> **TO DO**:
If a line comes after the one containing "localparam int NUM_SLICES = 4;", leave it out; copy every line before it, and that line too, exactly as written, starting from the first line of the entries.

--- START ---

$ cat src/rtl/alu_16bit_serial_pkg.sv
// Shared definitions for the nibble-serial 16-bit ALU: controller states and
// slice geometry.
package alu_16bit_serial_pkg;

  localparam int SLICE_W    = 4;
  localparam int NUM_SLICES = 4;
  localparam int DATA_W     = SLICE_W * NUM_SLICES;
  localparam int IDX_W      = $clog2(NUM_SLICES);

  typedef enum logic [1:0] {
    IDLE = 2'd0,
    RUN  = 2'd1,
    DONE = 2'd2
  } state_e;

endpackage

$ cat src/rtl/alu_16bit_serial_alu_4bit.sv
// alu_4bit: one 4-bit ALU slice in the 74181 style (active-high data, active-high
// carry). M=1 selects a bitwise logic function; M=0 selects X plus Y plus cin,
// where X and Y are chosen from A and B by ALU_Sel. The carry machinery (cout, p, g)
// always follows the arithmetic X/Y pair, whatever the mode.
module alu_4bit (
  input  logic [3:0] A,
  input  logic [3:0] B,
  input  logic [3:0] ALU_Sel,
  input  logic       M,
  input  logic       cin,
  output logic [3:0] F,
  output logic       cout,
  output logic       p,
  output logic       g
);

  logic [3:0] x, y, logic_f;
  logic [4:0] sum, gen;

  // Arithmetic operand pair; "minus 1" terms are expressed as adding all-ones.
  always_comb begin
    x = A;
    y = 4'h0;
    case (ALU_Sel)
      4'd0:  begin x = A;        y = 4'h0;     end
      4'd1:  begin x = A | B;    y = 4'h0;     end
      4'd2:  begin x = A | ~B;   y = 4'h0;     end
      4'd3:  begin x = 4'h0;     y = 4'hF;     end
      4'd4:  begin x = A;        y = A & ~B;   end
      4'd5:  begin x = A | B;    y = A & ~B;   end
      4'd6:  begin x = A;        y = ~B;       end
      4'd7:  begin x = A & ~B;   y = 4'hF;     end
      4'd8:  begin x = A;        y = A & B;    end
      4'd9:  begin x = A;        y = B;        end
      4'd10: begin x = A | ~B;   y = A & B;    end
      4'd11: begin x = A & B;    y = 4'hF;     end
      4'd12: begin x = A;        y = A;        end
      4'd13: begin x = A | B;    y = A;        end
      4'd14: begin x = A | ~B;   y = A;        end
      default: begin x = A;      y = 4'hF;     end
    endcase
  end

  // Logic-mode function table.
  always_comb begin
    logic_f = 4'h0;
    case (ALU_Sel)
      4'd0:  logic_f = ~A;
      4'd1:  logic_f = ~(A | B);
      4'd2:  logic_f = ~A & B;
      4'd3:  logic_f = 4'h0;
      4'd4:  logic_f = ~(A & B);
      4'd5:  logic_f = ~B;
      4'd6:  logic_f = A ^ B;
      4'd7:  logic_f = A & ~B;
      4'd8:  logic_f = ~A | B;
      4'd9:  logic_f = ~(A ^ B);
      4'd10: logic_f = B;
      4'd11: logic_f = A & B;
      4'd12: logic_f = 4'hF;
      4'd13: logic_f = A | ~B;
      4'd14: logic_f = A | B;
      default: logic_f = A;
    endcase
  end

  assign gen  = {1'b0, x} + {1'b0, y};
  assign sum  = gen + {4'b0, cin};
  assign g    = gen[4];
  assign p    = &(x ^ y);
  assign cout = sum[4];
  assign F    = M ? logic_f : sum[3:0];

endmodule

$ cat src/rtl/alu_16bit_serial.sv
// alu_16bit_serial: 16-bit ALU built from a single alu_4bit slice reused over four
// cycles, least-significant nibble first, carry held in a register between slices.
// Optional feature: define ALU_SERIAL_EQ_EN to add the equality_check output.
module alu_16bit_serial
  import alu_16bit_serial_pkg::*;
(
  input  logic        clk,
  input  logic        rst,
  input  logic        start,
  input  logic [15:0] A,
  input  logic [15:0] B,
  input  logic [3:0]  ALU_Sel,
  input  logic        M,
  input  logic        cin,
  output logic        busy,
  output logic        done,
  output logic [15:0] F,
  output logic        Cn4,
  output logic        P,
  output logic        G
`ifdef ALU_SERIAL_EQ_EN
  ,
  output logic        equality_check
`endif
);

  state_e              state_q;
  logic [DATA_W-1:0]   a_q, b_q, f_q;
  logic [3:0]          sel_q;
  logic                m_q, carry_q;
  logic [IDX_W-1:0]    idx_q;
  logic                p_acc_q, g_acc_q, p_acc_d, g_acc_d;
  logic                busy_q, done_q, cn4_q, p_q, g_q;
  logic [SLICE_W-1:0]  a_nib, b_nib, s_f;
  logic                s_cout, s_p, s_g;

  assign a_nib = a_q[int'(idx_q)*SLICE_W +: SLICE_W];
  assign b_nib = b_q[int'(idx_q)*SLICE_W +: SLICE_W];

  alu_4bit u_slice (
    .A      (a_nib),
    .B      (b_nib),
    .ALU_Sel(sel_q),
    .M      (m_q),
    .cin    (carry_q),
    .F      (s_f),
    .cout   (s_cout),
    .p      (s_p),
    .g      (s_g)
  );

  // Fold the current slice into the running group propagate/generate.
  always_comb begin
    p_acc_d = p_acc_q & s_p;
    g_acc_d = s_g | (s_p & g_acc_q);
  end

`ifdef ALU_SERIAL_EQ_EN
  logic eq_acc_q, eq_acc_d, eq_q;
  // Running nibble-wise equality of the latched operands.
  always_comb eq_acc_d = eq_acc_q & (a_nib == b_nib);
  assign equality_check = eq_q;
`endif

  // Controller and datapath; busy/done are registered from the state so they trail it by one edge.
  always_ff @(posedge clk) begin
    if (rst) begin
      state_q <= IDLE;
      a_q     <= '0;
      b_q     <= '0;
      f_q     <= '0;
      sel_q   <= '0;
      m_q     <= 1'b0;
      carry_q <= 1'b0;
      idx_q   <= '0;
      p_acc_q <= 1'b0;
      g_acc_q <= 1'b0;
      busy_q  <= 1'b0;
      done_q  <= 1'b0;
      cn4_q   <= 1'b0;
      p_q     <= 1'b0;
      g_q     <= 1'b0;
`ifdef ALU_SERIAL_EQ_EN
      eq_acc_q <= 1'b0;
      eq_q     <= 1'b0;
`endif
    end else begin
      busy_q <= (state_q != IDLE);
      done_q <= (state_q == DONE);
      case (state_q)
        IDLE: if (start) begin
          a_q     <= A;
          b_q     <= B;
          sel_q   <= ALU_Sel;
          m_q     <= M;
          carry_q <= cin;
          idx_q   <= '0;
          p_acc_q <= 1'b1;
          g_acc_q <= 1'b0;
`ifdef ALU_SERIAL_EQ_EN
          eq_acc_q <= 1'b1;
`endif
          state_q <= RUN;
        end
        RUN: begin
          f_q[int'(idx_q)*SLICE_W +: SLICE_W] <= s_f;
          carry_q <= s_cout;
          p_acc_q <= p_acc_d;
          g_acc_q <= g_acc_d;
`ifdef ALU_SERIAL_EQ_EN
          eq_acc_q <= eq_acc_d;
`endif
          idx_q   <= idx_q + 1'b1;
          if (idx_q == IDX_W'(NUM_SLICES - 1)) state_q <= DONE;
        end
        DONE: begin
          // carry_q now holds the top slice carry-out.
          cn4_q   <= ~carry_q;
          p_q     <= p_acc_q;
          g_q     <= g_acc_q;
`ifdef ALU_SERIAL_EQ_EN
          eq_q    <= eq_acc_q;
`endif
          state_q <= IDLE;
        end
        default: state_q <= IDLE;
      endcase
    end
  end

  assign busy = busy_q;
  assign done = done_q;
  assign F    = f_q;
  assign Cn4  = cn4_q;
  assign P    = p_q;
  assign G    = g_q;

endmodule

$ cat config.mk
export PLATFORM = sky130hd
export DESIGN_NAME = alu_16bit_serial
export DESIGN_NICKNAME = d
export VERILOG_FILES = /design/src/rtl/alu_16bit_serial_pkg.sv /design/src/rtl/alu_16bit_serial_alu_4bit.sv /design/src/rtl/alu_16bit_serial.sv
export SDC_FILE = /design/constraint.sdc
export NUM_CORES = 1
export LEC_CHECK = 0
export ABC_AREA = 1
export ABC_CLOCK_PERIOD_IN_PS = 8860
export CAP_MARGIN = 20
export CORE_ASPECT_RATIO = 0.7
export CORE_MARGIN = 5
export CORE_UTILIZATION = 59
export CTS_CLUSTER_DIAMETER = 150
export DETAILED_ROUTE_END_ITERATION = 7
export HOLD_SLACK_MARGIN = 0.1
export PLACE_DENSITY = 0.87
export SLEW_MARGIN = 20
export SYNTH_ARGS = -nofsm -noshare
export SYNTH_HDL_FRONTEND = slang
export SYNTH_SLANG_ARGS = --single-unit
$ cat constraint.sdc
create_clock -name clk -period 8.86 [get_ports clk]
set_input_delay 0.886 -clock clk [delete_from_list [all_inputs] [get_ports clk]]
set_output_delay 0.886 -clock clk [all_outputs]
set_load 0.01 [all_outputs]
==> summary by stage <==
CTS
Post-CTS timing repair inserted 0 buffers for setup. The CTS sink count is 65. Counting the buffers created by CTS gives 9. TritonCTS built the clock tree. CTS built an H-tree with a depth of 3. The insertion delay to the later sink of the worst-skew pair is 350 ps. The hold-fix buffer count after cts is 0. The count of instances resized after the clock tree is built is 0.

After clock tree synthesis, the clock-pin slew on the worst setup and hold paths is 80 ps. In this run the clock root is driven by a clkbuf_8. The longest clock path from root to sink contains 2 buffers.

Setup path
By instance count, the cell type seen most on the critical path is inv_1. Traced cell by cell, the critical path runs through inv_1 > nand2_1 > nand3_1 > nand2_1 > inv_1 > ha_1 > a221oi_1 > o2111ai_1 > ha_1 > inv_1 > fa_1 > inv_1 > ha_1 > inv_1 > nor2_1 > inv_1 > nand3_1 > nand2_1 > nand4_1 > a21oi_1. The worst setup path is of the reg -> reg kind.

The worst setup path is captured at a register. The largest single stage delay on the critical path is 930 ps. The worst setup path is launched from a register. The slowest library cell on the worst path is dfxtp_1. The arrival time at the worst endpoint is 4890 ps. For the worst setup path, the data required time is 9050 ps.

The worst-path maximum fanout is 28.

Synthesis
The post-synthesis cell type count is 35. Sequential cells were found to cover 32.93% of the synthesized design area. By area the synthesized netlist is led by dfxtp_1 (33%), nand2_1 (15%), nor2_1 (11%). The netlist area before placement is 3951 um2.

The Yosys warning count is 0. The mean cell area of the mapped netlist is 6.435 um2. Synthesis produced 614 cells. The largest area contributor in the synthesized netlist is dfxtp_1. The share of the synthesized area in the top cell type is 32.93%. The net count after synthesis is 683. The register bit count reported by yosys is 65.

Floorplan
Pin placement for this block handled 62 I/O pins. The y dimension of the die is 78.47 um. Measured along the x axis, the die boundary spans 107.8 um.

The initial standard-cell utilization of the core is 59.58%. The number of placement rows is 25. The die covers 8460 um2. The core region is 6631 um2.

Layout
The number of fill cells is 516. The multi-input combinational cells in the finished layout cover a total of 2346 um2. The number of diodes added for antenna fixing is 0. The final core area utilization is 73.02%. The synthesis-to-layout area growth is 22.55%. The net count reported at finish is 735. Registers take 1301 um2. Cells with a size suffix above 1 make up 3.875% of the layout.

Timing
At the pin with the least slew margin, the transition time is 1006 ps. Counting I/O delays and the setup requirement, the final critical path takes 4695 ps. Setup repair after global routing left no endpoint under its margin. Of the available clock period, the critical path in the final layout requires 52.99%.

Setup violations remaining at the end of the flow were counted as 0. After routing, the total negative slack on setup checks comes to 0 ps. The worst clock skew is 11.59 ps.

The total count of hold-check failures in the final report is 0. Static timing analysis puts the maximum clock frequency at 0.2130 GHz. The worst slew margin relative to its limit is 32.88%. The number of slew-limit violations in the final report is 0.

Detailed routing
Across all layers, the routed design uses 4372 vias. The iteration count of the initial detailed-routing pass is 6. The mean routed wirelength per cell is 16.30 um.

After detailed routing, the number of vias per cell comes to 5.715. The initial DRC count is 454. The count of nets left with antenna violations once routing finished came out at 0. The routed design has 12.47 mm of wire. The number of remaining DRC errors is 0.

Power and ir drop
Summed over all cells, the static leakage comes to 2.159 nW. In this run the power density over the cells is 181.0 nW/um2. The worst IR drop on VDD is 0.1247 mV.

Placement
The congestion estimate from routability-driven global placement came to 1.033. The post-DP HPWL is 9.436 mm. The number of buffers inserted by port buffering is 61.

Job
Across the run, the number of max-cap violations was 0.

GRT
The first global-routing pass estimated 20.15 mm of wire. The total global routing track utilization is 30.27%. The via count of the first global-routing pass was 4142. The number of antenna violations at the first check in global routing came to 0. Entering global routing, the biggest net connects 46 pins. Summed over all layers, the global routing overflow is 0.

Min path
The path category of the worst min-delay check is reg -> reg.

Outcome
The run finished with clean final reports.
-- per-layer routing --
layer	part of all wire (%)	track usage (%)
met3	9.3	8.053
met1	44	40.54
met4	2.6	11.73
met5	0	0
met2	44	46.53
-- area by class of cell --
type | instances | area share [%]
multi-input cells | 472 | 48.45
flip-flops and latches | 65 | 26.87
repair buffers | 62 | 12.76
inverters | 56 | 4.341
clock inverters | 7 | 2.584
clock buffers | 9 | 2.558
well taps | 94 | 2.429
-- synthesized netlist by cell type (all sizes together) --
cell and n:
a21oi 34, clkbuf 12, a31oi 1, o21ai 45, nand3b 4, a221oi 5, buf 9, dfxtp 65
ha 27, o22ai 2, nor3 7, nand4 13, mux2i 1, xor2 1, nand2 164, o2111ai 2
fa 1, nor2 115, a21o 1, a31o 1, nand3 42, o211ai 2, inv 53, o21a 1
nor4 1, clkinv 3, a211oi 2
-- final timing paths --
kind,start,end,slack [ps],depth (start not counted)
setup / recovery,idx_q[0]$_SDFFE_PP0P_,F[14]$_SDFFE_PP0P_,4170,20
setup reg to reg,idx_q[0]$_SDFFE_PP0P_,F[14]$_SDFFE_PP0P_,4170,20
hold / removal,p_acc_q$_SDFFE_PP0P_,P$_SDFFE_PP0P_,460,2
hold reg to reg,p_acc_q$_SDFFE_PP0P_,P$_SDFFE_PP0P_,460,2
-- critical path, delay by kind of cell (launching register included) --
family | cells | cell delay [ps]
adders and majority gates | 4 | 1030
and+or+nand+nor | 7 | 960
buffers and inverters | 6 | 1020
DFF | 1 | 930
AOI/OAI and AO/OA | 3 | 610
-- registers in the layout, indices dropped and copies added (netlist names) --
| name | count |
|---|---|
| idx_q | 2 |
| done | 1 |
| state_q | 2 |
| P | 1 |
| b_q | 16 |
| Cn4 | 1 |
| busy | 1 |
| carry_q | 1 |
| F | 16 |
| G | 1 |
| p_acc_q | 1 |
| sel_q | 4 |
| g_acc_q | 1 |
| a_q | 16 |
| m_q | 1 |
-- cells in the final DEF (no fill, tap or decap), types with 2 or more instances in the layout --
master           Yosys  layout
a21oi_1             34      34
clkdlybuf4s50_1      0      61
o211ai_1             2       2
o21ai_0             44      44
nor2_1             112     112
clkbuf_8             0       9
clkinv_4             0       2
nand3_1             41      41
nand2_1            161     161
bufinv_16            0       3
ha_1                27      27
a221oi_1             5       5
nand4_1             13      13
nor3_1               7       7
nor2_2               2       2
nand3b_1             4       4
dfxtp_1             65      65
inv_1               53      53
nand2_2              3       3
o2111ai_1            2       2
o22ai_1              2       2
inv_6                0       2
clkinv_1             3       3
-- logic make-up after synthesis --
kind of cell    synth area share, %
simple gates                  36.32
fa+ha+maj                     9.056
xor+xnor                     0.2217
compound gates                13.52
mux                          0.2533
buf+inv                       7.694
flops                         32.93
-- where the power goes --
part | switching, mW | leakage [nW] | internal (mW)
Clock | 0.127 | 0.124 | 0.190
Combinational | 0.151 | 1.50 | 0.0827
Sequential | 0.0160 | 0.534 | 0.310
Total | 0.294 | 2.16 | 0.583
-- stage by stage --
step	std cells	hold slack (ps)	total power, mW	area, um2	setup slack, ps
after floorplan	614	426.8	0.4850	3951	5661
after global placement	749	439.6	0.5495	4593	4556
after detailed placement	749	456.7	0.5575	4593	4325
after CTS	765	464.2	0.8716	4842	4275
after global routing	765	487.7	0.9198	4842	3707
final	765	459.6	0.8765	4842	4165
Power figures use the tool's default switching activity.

--- END ---

> **RESPONSE AREA**:
$ cat src/rtl/alu_16bit_serial_pkg.sv
// Shared definitions for the nibble-serial 16-bit ALU: controller states and
// slice geometry.
package alu_16bit_serial_pkg;

  localparam int SLICE_W    = 4;
  localparam int NUM_SLICES = 4;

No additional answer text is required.